(Action item)
Your answer must consist of one number: how many lines in the records contain "unsigned".

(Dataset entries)
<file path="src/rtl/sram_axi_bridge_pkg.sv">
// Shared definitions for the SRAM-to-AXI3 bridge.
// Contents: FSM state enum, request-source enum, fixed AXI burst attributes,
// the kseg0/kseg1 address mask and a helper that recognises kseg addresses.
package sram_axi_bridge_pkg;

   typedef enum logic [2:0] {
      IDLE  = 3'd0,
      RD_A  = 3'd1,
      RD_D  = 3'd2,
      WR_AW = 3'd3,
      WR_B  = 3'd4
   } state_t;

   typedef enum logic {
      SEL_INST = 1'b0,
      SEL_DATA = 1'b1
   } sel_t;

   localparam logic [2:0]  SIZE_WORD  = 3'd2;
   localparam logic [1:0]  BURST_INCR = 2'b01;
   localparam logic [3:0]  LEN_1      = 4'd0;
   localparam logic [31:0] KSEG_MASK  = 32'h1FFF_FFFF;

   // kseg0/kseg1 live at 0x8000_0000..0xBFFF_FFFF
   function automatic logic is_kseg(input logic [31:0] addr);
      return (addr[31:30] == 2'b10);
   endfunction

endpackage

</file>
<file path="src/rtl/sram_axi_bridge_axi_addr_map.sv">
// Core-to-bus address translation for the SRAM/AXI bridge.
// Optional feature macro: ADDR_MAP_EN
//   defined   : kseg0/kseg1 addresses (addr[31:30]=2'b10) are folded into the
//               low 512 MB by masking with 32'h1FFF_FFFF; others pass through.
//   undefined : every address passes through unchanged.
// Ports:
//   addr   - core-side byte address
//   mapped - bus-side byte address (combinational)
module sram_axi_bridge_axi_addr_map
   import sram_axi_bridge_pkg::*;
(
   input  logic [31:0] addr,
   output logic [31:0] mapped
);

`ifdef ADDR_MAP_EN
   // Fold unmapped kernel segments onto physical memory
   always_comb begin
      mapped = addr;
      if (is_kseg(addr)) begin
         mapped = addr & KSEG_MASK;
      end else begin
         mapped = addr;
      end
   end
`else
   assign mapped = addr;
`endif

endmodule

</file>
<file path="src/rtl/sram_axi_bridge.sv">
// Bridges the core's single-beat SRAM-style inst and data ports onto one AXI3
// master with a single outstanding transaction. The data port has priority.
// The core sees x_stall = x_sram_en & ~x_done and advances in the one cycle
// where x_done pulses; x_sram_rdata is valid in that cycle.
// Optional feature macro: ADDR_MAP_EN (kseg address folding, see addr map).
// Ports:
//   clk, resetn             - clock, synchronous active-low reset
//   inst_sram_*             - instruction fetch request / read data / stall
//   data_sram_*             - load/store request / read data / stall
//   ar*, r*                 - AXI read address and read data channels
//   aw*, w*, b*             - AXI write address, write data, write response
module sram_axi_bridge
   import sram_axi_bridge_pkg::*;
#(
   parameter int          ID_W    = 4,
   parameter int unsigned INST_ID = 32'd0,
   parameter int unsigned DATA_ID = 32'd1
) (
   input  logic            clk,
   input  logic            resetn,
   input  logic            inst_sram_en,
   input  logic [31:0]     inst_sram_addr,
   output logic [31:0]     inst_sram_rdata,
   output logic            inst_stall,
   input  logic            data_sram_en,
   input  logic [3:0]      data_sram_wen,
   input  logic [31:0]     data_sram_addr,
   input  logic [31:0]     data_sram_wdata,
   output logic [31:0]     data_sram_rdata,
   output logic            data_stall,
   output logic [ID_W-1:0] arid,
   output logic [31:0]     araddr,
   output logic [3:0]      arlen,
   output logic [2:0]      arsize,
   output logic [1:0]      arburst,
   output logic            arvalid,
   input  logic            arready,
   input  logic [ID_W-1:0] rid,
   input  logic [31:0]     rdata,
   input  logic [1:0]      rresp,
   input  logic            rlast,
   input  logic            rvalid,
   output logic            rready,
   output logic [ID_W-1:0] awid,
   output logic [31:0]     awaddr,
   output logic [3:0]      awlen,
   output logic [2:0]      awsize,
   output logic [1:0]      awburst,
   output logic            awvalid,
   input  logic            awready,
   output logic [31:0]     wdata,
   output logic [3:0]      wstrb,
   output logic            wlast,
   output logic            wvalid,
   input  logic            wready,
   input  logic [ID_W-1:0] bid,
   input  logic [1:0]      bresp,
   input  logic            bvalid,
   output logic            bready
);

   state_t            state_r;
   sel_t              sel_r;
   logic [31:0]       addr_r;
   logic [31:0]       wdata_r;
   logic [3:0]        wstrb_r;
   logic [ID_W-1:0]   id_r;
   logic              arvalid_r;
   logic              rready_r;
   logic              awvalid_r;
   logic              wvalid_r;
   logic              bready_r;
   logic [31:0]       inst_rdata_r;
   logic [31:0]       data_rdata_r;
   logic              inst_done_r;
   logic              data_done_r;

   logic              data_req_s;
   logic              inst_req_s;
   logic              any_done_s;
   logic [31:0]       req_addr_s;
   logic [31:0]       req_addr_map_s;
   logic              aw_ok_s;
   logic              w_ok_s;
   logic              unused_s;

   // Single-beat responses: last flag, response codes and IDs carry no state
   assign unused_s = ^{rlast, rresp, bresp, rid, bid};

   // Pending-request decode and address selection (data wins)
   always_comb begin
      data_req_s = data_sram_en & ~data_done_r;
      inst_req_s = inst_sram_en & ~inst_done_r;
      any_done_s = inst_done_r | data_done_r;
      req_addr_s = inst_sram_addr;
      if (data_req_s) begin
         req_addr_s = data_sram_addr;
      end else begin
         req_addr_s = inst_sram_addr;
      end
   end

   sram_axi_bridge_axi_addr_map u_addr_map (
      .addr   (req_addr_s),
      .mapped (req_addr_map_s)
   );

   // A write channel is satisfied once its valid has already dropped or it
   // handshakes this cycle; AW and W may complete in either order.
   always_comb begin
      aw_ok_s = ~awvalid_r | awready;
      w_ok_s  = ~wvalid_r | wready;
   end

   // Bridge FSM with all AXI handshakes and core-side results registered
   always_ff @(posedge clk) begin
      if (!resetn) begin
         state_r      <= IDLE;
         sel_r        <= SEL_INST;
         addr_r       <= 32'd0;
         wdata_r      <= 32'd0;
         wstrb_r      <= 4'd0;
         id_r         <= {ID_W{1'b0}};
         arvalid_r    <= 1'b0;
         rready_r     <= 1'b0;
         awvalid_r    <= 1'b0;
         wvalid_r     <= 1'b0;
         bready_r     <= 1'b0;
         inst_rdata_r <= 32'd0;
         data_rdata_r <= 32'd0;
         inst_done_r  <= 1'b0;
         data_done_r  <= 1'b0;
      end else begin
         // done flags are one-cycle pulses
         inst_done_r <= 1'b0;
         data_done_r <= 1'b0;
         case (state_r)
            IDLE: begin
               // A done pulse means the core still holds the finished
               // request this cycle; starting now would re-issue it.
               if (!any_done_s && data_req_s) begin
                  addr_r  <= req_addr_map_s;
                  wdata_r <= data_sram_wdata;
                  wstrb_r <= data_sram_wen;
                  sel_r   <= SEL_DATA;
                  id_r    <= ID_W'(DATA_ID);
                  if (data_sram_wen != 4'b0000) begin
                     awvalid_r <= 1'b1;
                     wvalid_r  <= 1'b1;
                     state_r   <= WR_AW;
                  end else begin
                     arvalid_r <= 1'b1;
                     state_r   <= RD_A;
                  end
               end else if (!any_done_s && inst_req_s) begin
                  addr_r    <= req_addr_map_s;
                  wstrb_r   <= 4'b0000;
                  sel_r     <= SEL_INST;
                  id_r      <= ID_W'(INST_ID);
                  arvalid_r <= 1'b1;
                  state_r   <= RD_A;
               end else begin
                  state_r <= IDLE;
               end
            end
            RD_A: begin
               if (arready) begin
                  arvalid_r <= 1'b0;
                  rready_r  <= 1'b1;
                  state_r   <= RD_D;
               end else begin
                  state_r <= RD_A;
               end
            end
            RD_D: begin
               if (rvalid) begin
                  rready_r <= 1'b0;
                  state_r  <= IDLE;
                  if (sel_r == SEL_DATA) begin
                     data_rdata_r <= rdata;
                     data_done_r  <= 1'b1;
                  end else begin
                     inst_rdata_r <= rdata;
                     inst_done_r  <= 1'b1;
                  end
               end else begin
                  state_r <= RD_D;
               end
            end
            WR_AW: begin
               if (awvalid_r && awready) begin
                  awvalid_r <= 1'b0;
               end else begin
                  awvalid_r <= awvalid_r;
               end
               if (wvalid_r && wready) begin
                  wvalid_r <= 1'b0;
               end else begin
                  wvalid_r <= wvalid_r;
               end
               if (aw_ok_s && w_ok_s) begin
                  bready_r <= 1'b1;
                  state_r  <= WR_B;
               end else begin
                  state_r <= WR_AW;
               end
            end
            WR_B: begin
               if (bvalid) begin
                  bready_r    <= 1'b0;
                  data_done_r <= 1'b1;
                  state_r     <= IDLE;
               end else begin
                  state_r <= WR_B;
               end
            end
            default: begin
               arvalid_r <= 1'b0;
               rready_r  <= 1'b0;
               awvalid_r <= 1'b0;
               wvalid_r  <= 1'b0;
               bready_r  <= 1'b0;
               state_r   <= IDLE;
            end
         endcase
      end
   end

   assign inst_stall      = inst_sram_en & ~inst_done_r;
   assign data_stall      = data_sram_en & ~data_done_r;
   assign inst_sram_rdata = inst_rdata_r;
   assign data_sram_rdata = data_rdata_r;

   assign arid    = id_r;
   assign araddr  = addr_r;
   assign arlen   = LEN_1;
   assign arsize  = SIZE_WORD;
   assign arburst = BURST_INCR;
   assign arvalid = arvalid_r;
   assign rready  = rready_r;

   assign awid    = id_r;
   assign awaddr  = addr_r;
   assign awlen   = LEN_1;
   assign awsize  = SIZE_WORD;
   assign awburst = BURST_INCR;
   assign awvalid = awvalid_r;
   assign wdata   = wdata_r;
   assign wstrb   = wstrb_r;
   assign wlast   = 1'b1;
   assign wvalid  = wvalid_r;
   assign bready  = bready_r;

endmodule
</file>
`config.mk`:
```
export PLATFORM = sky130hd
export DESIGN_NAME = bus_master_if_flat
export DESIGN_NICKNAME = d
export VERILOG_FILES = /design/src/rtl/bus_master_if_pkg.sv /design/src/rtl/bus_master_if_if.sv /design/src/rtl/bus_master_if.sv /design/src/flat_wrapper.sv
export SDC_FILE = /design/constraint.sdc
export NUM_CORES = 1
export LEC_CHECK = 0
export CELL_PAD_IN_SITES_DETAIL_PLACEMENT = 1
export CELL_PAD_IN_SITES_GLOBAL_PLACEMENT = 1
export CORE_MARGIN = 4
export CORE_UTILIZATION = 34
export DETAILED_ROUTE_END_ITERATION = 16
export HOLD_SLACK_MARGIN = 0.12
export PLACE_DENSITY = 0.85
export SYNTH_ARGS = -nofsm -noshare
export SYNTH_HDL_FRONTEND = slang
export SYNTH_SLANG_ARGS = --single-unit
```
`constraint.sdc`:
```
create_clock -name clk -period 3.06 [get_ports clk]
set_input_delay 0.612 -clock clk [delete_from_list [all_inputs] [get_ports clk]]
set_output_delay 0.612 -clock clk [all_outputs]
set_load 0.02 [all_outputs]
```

(Your solution)
2